From the first line to the last, print the records exactly.

▬▬▬▬▬▬▬▬▬▬

### src/rtl/seg_to_hex_receiver.sv
// Seven-segment link receiver: pairs decoded digits into a byte on a valid/ready handshake.
// Optional saturating error counter port err_count when SEG_ERR_COUNT_EN is defined.
module seg_to_hex_receiver
  import seg_pkg::*;
#(
  parameter int LOW_FIRST = 1,
  parameter int TIMEOUT   = 0
) (
  input  logic       clock,
  input  logic       clear,
  input  logic [6:0] seg_in,
  input  logic       seg_valid,
  output logic       seg_ready,
  output logic [7:0] byte_out,
  output logic       byte_valid,
  input  logic       byte_ready,
  output logic       err
`ifdef SEG_ERR_COUNT_EN
  ,
  output logic [7:0] err_count
`endif
);

  localparam int TW = (TIMEOUT > 0) ? $clog2(TIMEOUT + 1) : 1;

  seg_rx_state_t state_q, state_d;
  logic [3:0]    nib_q, nib_d;
  logic [TW-1:0] timer_q, timer_d;
  logic [7:0]    byte_d;
  logic          valid_d;
  logic          err_d;
  logic          legal;
  logic [3:0]    nibble;
  logic          accept;

  seg_pattern_to_nibble u_dec (
    .seg    (seg_in),
    .legal  (legal),
    .nibble (nibble)
  );

  assign seg_ready = (state_q != HOLD);
  assign accept    = seg_valid && seg_ready;

  always_comb begin
    state_d = state_q;
    nib_d   = nib_q;
    timer_d = timer_q;
    byte_d  = byte_out;
    valid_d = byte_valid;
    err_d   = 1'b0;
    case (state_q)
      GET_FIRST: begin
        if (accept) begin
          if (legal) begin
            nib_d   = nibble;
            timer_d = '0;
            state_d = GET_SECOND;
          end else begin
            err_d = 1'b1;
          end
        end
      end
      GET_SECOND: begin
        if (accept) begin
          if (legal) begin
            byte_d  = (LOW_FIRST != 0) ? {nibble, nib_q} : {nib_q, nibble};
            valid_d = 1'b1;
            state_d = HOLD;
          end else begin
            err_d   = 1'b1;
            state_d = GET_FIRST;
          end
        end else if (TIMEOUT > 0) begin
          // Firing on timer == TIMEOUT-1 lets an accept on the TIMEOUT-th idle edge win
          if (timer_q == TW'(TIMEOUT - 1)) begin
            err_d   = 1'b1;
            timer_d = '0;
            state_d = GET_FIRST;
          end else begin
            timer_d = timer_q + 1'b1;
          end
        end
      end
      HOLD: begin
        if (byte_ready) begin
          valid_d = 1'b0;
          state_d = GET_FIRST;
        end
      end
      default: state_d = GET_FIRST;
    endcase
  end

  always_ff @(posedge clock) begin
    if (clear) begin
      state_q    <= GET_FIRST;
      nib_q      <= '0;
      timer_q    <= '0;
      byte_out   <= '0;
      byte_valid <= 1'b0;
      err        <= 1'b0;
    end else begin
      state_q    <= state_d;
      nib_q      <= nib_d;
      timer_q    <= timer_d;
      byte_out   <= byte_d;
      byte_valid <= valid_d;
      err        <= err_d;
    end
  end

`ifdef SEG_ERR_COUNT_EN
  always_ff @(posedge clock) begin
    if (clear) begin
      err_count <= '0;
    end else if (err_d && (err_count != '1)) begin
      err_count <= err_count + 8'd1;
    end
  end
`endif

endmodule
$ cat config.mk
export PLATFORM = sky130hd
export DESIGN_NAME = ahb_to_axi_hs_src
export DESIGN_NICKNAME = d
export VERILOG_FILES = /design/src/rtl/ahb_to_axi_hs_src.sv
export SDC_FILE = /design/constraint.sdc
export NUM_CORES = 1
export LEC_CHECK = 0
export CORE_UTILIZATION = 45
export DETAILED_ROUTE_END_ITERATION = 7
export GPL_TIMING_DRIVEN = 0
export PLACE_DENSITY = 0.84
export SYNTH_ARGS = -nofsm -noshare
export SYNTH_HDL_FRONTEND = slang
export SYNTH_SLANG_ARGS = --single-unit
$ cat constraint.sdc
create_clock -name CLK -period 2.7 [get_ports CLK]
set_input_delay 0.54 -clock CLK [delete_from_list [all_inputs] [get_ports CLK]]
set_output_delay 0.54 -clock CLK [all_outputs]
set_load 0.02 [all_outputs]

▬▬▬▬▬▬▬▬▬▬

Result
### src/rtl/seg_to_hex_receiver.sv
// Seven-segment link receiver: pairs decoded digits into a byte on a valid/ready handshake.
// Optional saturating error counter port err_count when SEG_ERR_COUNT_EN is defined.
module seg_to_hex_receiver
  import seg_pkg::*;
#(
  parameter int LOW_FIRST = 1,
  parameter int TIMEOUT   = 0
) (
  input  logic       clock,
  input  logic       clear,
  input  logic [6:0] seg_in,
  input  logic       seg_valid,
  output logic       seg_ready,
  output logic [7:0] byte_out,
  output logic       byte_valid,
  input  logic       byte_ready,
  output logic       err
`ifdef SEG_ERR_COUNT_EN
  ,
  output logic [7:0] err_count
`endif
);

  localparam int TW = (TIMEOUT > 0) ? $clog2(TIMEOUT + 1) : 1;

  seg_rx_state_t state_q, state_d;
  logic [3:0]    nib_q, nib_d;
  logic [TW-1:0] timer_q, timer_d;
  logic [7:0]    byte_d;
  logic          valid_d;
  logic          err_d;
  logic          legal;
  logic [3:0]    nibble;
  logic          accept;

  seg_pattern_to_nibble u_dec (
    .seg    (seg_in),
    .legal  (legal),
    .nibble (nibble)
  );

  assign seg_ready = (state_q != HOLD);
  assign accept    = seg_valid && seg_ready;

  always_comb begin
    state_d = state_q;
    nib_d   = nib_q;
    timer_d = timer_q;
    byte_d  = byte_out;
    valid_d = byte_valid;
    err_d   = 1'b0;
    case (state_q)
      GET_FIRST: begin
        if (accept) begin
          if (legal) begin
            nib_d   = nibble;
            timer_d = '0;
            state_d = GET_SECOND;
          end else begin
            err_d = 1'b1;
          end
        end
      end
      GET_SECOND: begin
        if (accept) begin
          if (legal) begin
            byte_d  = (LOW_FIRST != 0) ? {nibble, nib_q} : {nib_q, nibble};
            valid_d = 1'b1;
            state_d = HOLD;
          end else begin
            err_d   = 1'b1;
            state_d = GET_FIRST;
          end
        end else if (TIMEOUT > 0) begin
          // Firing on timer == TIMEOUT-1 lets an accept on the TIMEOUT-th idle edge win
          if (timer_q == TW'(TIMEOUT - 1)) begin
            err_d   = 1'b1;
            timer_d = '0;
            state_d = GET_FIRST;
          end else begin
            timer_d = timer_q + 1'b1;
          end
        end
      end
      HOLD: begin
        if (byte_ready) begin
          valid_d = 1'b0;
          state_d = GET_FIRST;
        end
      end
      default: state_d = GET_FIRST;
    endcase
  end

  always_ff @(posedge clock) begin
    if (clear) begin
      state_q    <= GET_FIRST;
      nib_q      <= '0;
      timer_q    <= '0;
      byte_out   <= '0;
      byte_valid <= 1'b0;
      err        <= 1'b0;
    end else begin
      state_q    <= state_d;
      nib_q      <= nib_d;
      timer_q    <= timer_d;
      byte_out   <= byte_d;
      byte_valid <= valid_d;
      err        <= err_d;
    end
  end

`ifdef SEG_ERR_COUNT_EN
  always_ff @(posedge clock) begin
    if (clear) begin
      err_count <= '0;
    end else if (err_d && (err_count != '1)) begin
      err_count <= err_count + 8'd1;
    end
  end
`endif

endmodule
$ cat config.mk
export PLATFORM = sky130hd
export DESIGN_NAME = ahb_to_axi_hs_src
export DESIGN_NICKNAME = d
export VERILOG_FILES = /design/src/rtl/ahb_to_axi_hs_src.sv
export SDC_FILE = /design/constraint.sdc
export NUM_CORES = 1
export LEC_CHECK = 0
export CORE_UTILIZATION = 45
export DETAILED_ROUTE_END_ITERATION = 7
export GPL_TIMING_DRIVEN = 0
export PLACE_DENSITY = 0.84
export SYNTH_ARGS = -nofsm -noshare
export SYNTH_HDL_FRONTEND = slang
export SYNTH_SLANG_ARGS = --single-unit
$ cat constraint.sdc
create_clock -name CLK -period 2.7 [get_ports CLK]
set_input_delay 0.54 -clock CLK [delete_from_list [all_inputs] [get_ports CLK]]
set_output_delay 0.54 -clock CLK [all_outputs]
set_load 0.02 [all_outputs]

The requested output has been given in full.